Published April 03, 2013
Each year, approximately 1,700 lung transplants are performed in the United States.
That number could be a lot higher, but only a very small amount of donor organs are suitable for transplant.
“Right now, we are only able to use about 20 percent or so of lungs from those donors,” said Dr. Kenneth McCurry of the Cleveland Clinic. “Obviously, that limits how many patients we can transplant, and there are still patients who die waiting to get organs on the waiting list.”
McCurry, the program and surgical director of heart and lung transplantation at the Cleveland Clinic, said injury, infections and water in the donor lungs make them unusable.
Doctors believe many of those lungs can be revived and eventually used to save patients’ lives.
In his lab, McCurry uses a miniature heart-lung machine to pump solutions and oxygen through the lungs, bringing them back to life.

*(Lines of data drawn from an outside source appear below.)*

--- src/rtl/hpl_pkg.sv ---
`default_nettype none
// ----------------------------------------------------------------------------
// hpl_pkg
// shared widths, fixed-point constants, command/status types and the
// arctangent table for the haversine path length block
// ----------------------------------------------------------------------------
package hpl_pkg;

   localparam int LAT_W      = 31;
   localparam int LON_W      = 32;
   localparam int POS_W      = 32;
   localparam int STEP_W     = 35;
   localparam int TOTAL_BITS = 48;
   localparam int RADIUS_W   = 23;

   localparam int DW    = 34;   // coordinate difference
   localparam int MAG_W = 31;   // magnitude fed to the angle scaling
   localparam int MW    = 33;   // multiplier operand
   localparam int PW    = 2 * MW;
   localparam int CW    = 36;   // cordic x, y, z
   localparam int SQ_W  = 62;   // square root operand and remainder
   localparam int AW    = 31;   // haversine term a, Q1.30 in [0, 1]

   localparam int ITERS    = 30;
   localparam int SQ_ITERS = 31;
   localparam int CNT_W    = 5;

   localparam logic [RADIUS_W-1:0] RADIUS_RESET = 23'd6371000;

   localparam logic [63:0] DEG7_TO_Q62 = 64'd8048910509;
   localparam logic [15:0] K_LO        = DEG7_TO_Q62[15:0];
   localparam logic [16:0] K_HI        = DEG7_TO_Q62[32:16];

   localparam logic signed [CW-1:0] CORDIC_GAIN = 36'sd652032874;
   localparam logic [31:0]          HALF_PI_Q30 = 32'd1686629713;
   localparam logic [31:0]          PI_Q30      = 32'd3373259426;
   localparam logic [AW-1:0]        ONE_Q30     = 31'h40000000;

   localparam logic signed [DW-1:0] HALF_TURN = 34'sd1800000000;
   localparam logic signed [DW-1:0] FULL_TURN = 34'sd3600000000;

   // which angle the shared cordic is working on
   localparam logic [1:0] ANG_DLAT     = 2'd0;
   localparam logic [1:0] ANG_DLON     = 2'd1;
   localparam logic [1:0] ANG_LAT_PREV = 2'd2;
   localparam logic [1:0] ANG_LAT_CUR  = 2'd3;

   typedef enum logic [4:0] {
      OP_NONE,
      OP_LOAD,
      OP_DIFF,
      OP_MAG,
      OP_MLO,
      OP_MHI,
      OP_SUM,
      OP_ANG,
      OP_ROT,
      OP_RSTORE,
      OP_SQ1,
      OP_SQ2,
      OP_CC,
      OP_A1,
      OP_A2,
      OP_A3,
      OP_SQRT,
      OP_VINIT,
      OP_VEC,
      OP_RAD,
      OP_FIN,
      OP_COMMIT
   } op_type;

   typedef struct packed {
      op_type           op;
      logic [CNT_W-1:0] iter;
      logic [1:0]       idx;
   } cmd_type;

   typedef struct packed {
      logic mode;
      logic have_prev;
      logic y_zero;
   } status_type;

   function automatic logic signed [CW-1:0] atan_q30(input logic [CNT_W-1:0] i);
      logic [29:0] t;
      case (i)
         5'd0:  t = 30'h3243F6A8;
         5'd1:  t = 30'h1DAC6705;
         5'd2:  t = 30'h0FADBAFC;
         5'd3:  t = 30'h07F56EA6;
         5'd4:  t = 30'h03FEAB76;
         5'd5:  t = 30'h01FFD55B;
         5'd6:  t = 30'h00FFFAAA;
         5'd7:  t = 30'h007FFF55;
         5'd8:  t = 30'h003FFFEA;
         5'd9:  t = 30'h001FFFFD;
         5'd10: t = 30'h000FFFFF;
         5'd11: t = 30'h0007FFFF;
         5'd12: t = 30'h0003FFFF;
         5'd13: t = 30'h0001FFFF;
         5'd14: t = 30'h0000FFFF;
         5'd15: t = 30'h00007FFF;
         5'd16: t = 30'h00003FFF;
         5'd17: t = 30'h00001FFF;
         5'd18: t = 30'h00000FFF;
         5'd19: t = 30'h000007FF;
         5'd20: t = 30'h000003FF;
         5'd21: t = 30'h000001FF;
         5'd22: t = 30'h000000FF;
         5'd23: t = 30'h0000007F;
         5'd24: t = 30'h0000003F;
         5'd25: t = 30'h0000001F;
         5'd26: t = 30'h0000000F;
         5'd27: t = 30'h00000007;
         5'd28: t = 30'h00000003;
         5'd29: t = 30'h00000001;
         default: t = '0;
      endcase
      return {{(CW-30){1'b0}}, t};
   endfunction

endpackage
`default_nettype wire

--- src/rtl/hpl_ctrl.sv ---
`default_nettype none
// ----------------------------------------------------------------------------
// hpl_ctrl
// sequencer: walks one waypoint through diff, four cordic rotations, the
// haversine products, two square roots, cordic vectoring and the final scale
// ----------------------------------------------------------------------------
module hpl_ctrl import hpl_pkg::*; (
   input  wire        clock,
   input  wire        reset,
   input  wire        req_valid,
   output logic       req_ready,
   output logic       rsp_valid,
   input  wire        rsp_ready,
   input  status_type status,
   output cmd_type    cmd
);

   typedef enum logic [20:0] {
      ST_IDLE   = 21'h000001,
      ST_DIFF   = 21'h000002,
      ST_MAG    = 21'h000004,
      ST_MLO    = 21'h000008,
      ST_MHI    = 21'h000010,
      ST_SUM    = 21'h000020,
      ST_ANG    = 21'h000040,
      ST_ROT    = 21'h000080,
      ST_RSTORE = 21'h000100,
      ST_SQ1    = 21'h000200,
      ST_SQ2    = 21'h000400,
      ST_CC     = 21'h000800,
      ST_A1     = 21'h001000,
      ST_A2     = 21'h002000,
      ST_A3     = 21'h004000,
      ST_SQRT   = 21'h008000,
      ST_VINIT  = 21'h010000,
      ST_VEC    = 21'h020000,
      ST_RAD    = 21'h040000,
      ST_FIN    = 21'h080000,
      ST_DONE   = 21'h100000
   } state_type;

   state_type        state_ff, state_in;
   logic [CNT_W-1:0] cnt_ff, cnt_in;
   logic [1:0]       idx_ff, idx_in;
   logic             rsp_valid_ff, rsp_valid_in;
   logic             commit;

   assign req_ready = (state_ff == ST_IDLE);
   assign rsp_valid = rsp_valid_ff;

   always_comb begin
      state_in = state_ff;
      cnt_in   = cnt_ff;
      idx_in   = idx_ff;
      commit   = 1'b0;
      cmd.op   = OP_NONE;
      cmd.iter = cnt_ff;
      cmd.idx  = idx_ff;
      case (state_ff)
         ST_IDLE: begin
            if (req_valid) begin
               cmd.op   = OP_LOAD;
               state_in = ST_DIFF;
            end
         end
         ST_DIFF: begin
            cmd.op = OP_DIFF;
            if (status.mode || !status.have_prev) begin
               state_in = ST_DONE;
            end else begin
               state_in = ST_MAG;
            end
         end
         ST_MAG: begin
            cmd.op   = OP_MAG;
            idx_in   = ANG_DLAT;
            state_in = ST_MLO;
         end
         ST_MLO: begin
            cmd.op   = OP_MLO;
            state_in = ST_MHI;
         end
         ST_MHI: begin
            cmd.op   = OP_MHI;
            state_in = ST_SUM;
         end
         ST_SUM: begin
            cmd.op   = OP_SUM;
            state_in = ST_ANG;
         end
         ST_ANG: begin
            cmd.op   = OP_ANG;
            cnt_in   = '0;
            state_in = ST_ROT;
         end
         ST_ROT: begin
            cmd.op = OP_ROT;
            if (cnt_ff == CNT_W'(ITERS - 1)) begin
               state_in = ST_RSTORE;
            end else begin
               cnt_in = cnt_ff + 1'b1;
            end
         end
         ST_RSTORE: begin
            cmd.op = OP_RSTORE;
            if (idx_ff == ANG_LAT_CUR) begin
               state_in = ST_SQ1;
            end else begin
               idx_in   = idx_ff + 1'b1;
               state_in = ST_MLO;
            end
         end
         ST_SQ1: begin
            cmd.op   = OP_SQ1;
            state_in = ST_SQ2;
         end
         ST_SQ2: begin
            cmd.op   = OP_SQ2;
            state_in = ST_CC;
         end
         ST_CC: begin
            cmd.op   = OP_CC;
            state_in = ST_A1;
         end
         ST_A1: begin
            cmd.op   = OP_A1;
            state_in = ST_A2;
         end
         ST_A2: begin
            cmd.op   = OP_A2;
            state_in = ST_A3;
         end
         ST_A3: begin
            cmd.op   = OP_A3;
            cnt_in   = '0;
            state_in = ST_SQRT;
         end
         ST_SQRT: begin
            cmd.op = OP_SQRT;
            if (cnt_ff == CNT_W'(SQ_ITERS - 1)) begin
               state_in = ST_VINIT;
            end else begin
               cnt_in = cnt_ff + 1'b1;
            end
         end
         ST_VINIT: begin
            cmd.op = OP_VINIT;
            cnt_in = '0;
            // coincident points: angle is zero, skip vectoring
            if (status.y_zero) begin
               state_in = ST_DONE;
            end else begin
               state_in = ST_VEC;
            end
         end
         ST_VEC: begin
            cmd.op = OP_VEC;
            if (cnt_ff == CNT_W'(ITERS - 1)) begin
               state_in = ST_RAD;
            end else begin
               cnt_in = cnt_ff + 1'b1;
            end
         end
         ST_RAD: begin
            cmd.op   = OP_RAD;
            state_in = ST_FIN;
         end
         ST_FIN: begin
            cmd.op   = OP_FIN;
            state_in = ST_DONE;
         end
         ST_DONE: begin
            if (!rsp_valid_ff || rsp_ready) begin
               cmd.op   = OP_COMMIT;
               commit   = 1'b1;
               state_in = ST_IDLE;
            end
         end
         default: begin
            state_in = ST_IDLE;
         end
      endcase
   end

   always_comb begin
      rsp_valid_in = rsp_valid_ff;
      if (commit) begin
         rsp_valid_in = 1'b1;
      end else if (rsp_ready) begin
         rsp_valid_in = 1'b0;
      end
   end

   always_ff @(posedge clock) begin
      if (reset) begin
         state_ff     <= ST_IDLE;
         cnt_ff       <= '0;
         idx_ff       <= '0;
         rsp_valid_ff <= 1'b0;
      end else begin
         state_ff     <= state_in;
         cnt_ff       <= cnt_in;
         idx_ff       <= idx_in;
         rsp_valid_ff <= rsp_valid_in;
      end
   end

endmodule
`default_nettype wire
==> src/tpq_pkg.sv <==
// Shared types and constants of the timer priority queue.
package tpq_pkg;

   localparam int TIME_W = 63;
   localparam int PER_W  = 40;
   localparam int SLOT_W = 5;
   localparam int GEN_W  = 16;

   localparam logic [TIME_W-1:0] TIME_MAX = {TIME_W{1'b1}};

   // Request command codes.
   typedef enum logic [1:0] {
      CMD_ADD    = 2'd0,
      CMD_CANCEL = 2'd1,
      CMD_TICK   = 2'd2,
      CMD_NONE   = 2'd3
   } cmd_type;

   // Result kinds.
   typedef enum logic [1:0] {
      KIND_ADD     = 2'd0,
      KIND_EXPIRED = 2'd1,
      KIND_CANCEL  = 2'd2,
      KIND_FIN     = 2'd3
   } kind_type;

   // What the slot scan looks for.
   typedef enum logic [1:0] {
      SCAN_PLAIN,
      SCAN_NEXT,
      SCAN_DUE
   } scan_mode_type;

   typedef enum logic [3:0] {
      S_IDLE,
      S_ADD_SCAN,
      S_ADD_FIN,
      S_CAN_DO,
      S_CAN_SCAN,
      S_CAN_FIN,
      S_TNEXT_SCAN,
      S_TPREP,
      S_TDUE_SCAN,
      S_TPICK
   } state_type;

   // Commands from the controller to the datapath.
   typedef struct packed {
      logic          latch;
      logic          scan_clear;
      logic          scan_step;
      scan_mode_type scan_mode;
      logic          cancel_do;
      logic          pick_update;
      logic          tick_save;
      logic          emit;
      kind_type      emit_kind;
   } dp_cmd_type;

   // Status from the datapath to the controller.
   typedef struct packed {
      logic scan_last;
      logic any;
   } dp_status_type;

endpackage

“Of all the organs that we have taken to our lab and used on our machines or resuscitated on our machines, about 50 to 60 percent of those, after a few hours, have improved to the point that we would think they can be transplanted,” he said.
It takes between two to six hours for the lungs to be regenerated, and although the process is still experimental, McCurry said he hopes it will become FDA-approved this year.
Other countries – like Canada – are using similar technology and transplanting the restored lungs with success.